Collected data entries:
*** Begin section ***

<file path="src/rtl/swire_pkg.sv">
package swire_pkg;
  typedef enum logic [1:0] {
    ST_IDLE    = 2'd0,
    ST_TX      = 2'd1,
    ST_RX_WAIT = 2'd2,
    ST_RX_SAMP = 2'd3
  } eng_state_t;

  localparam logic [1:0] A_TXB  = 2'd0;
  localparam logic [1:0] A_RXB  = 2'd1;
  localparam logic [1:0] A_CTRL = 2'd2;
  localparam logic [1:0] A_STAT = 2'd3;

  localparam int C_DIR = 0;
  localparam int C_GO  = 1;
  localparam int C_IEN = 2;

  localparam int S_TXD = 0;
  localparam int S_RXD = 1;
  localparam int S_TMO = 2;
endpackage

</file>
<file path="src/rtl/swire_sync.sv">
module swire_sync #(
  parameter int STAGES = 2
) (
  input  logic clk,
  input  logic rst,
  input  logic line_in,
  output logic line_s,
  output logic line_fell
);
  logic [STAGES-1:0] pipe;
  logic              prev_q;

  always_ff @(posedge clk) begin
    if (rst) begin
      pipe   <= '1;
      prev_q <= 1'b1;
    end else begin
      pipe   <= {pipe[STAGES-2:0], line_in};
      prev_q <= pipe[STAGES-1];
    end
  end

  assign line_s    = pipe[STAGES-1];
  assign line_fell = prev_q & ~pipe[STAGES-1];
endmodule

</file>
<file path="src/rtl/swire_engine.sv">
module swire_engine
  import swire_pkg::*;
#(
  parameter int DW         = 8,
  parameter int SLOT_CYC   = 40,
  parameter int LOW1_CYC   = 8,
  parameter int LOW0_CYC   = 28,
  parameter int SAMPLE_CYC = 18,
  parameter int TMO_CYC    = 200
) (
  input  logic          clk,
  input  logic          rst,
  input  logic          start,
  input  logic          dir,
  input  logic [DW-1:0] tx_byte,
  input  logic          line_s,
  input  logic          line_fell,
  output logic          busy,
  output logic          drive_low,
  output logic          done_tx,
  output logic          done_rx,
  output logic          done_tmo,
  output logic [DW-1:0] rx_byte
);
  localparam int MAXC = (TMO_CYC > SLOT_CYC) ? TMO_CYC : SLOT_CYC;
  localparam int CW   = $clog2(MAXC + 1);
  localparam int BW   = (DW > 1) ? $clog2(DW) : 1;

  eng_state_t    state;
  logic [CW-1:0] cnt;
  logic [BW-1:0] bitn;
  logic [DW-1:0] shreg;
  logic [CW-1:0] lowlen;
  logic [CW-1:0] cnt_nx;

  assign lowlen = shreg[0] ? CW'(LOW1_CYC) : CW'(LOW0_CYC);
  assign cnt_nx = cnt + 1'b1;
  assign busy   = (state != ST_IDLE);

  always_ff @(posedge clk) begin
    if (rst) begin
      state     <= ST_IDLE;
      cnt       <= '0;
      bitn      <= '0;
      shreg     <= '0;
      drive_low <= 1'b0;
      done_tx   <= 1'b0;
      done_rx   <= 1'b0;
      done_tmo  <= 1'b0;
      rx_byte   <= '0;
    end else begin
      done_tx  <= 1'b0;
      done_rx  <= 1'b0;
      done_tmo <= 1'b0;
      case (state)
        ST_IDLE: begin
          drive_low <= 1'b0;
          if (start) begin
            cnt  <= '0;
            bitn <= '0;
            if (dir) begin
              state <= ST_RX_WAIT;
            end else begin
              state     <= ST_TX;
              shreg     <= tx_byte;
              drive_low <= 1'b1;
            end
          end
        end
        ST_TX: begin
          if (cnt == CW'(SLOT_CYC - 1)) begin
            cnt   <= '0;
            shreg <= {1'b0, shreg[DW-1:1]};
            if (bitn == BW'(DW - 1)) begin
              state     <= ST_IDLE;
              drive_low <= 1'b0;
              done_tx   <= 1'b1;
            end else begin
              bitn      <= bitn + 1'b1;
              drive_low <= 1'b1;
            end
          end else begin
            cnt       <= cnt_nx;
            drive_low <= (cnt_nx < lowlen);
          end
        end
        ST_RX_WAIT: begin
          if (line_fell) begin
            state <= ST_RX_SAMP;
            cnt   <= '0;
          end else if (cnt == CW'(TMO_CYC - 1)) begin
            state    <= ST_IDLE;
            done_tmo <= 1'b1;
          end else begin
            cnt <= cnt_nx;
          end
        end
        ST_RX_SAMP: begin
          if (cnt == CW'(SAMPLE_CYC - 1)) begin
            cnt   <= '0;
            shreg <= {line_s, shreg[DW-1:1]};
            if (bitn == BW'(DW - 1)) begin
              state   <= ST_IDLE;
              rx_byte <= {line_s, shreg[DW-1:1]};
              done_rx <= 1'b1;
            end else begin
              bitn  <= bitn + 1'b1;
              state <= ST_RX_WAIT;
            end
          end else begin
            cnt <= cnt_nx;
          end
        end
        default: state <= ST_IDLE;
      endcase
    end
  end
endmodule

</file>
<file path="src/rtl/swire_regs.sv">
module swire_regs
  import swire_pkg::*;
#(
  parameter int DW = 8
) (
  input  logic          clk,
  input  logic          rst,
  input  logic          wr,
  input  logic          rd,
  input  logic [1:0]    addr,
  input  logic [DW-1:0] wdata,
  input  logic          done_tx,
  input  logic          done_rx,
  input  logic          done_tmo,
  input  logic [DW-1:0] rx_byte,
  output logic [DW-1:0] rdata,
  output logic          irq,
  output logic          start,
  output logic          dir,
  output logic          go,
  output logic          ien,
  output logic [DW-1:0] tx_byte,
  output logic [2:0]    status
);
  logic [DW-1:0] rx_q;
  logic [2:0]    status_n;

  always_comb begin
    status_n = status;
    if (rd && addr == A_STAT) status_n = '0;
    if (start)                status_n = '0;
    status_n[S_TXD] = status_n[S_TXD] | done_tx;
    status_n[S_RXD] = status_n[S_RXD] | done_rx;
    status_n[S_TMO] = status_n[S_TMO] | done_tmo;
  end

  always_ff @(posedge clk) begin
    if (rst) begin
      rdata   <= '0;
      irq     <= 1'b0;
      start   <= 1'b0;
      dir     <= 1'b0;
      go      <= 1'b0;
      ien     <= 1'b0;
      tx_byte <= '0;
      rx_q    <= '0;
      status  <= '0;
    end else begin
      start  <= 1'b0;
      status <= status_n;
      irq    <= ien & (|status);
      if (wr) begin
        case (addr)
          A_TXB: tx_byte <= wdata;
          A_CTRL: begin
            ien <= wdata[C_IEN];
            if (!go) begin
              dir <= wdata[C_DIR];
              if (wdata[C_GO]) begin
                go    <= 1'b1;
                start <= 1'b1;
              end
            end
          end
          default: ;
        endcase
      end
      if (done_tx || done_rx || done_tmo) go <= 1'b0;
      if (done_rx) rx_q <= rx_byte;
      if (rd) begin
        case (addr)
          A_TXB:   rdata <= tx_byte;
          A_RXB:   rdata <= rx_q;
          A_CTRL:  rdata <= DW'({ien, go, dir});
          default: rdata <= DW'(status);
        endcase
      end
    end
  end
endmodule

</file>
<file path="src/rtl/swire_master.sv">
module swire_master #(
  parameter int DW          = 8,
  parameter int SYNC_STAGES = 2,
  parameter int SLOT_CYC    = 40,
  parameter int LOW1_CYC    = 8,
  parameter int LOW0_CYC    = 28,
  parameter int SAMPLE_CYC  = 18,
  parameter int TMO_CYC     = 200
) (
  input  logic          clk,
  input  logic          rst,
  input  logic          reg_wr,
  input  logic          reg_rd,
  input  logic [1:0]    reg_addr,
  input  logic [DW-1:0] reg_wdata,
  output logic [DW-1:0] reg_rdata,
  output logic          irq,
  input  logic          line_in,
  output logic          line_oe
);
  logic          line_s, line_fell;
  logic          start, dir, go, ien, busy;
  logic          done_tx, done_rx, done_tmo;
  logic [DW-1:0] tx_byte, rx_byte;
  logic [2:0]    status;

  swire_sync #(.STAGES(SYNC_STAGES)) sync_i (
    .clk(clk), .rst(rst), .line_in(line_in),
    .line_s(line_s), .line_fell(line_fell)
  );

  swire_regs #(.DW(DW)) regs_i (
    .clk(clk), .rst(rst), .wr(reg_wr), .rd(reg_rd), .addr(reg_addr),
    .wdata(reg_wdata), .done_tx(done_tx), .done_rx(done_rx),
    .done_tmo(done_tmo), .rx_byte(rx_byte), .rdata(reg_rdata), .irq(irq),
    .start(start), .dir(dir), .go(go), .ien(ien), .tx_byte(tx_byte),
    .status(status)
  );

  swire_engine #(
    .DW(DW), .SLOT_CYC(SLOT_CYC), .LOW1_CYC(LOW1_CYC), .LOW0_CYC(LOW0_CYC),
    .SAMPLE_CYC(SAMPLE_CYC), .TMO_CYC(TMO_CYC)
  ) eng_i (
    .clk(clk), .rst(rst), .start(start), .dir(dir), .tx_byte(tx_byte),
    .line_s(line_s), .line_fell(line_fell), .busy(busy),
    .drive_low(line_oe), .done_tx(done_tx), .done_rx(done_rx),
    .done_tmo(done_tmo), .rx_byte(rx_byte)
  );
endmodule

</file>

*** End section ***

### THE PROBLEM
If a line above holds "shreg", count it; say how many such lines there are and nothing else.

### TASK SOLUTION
7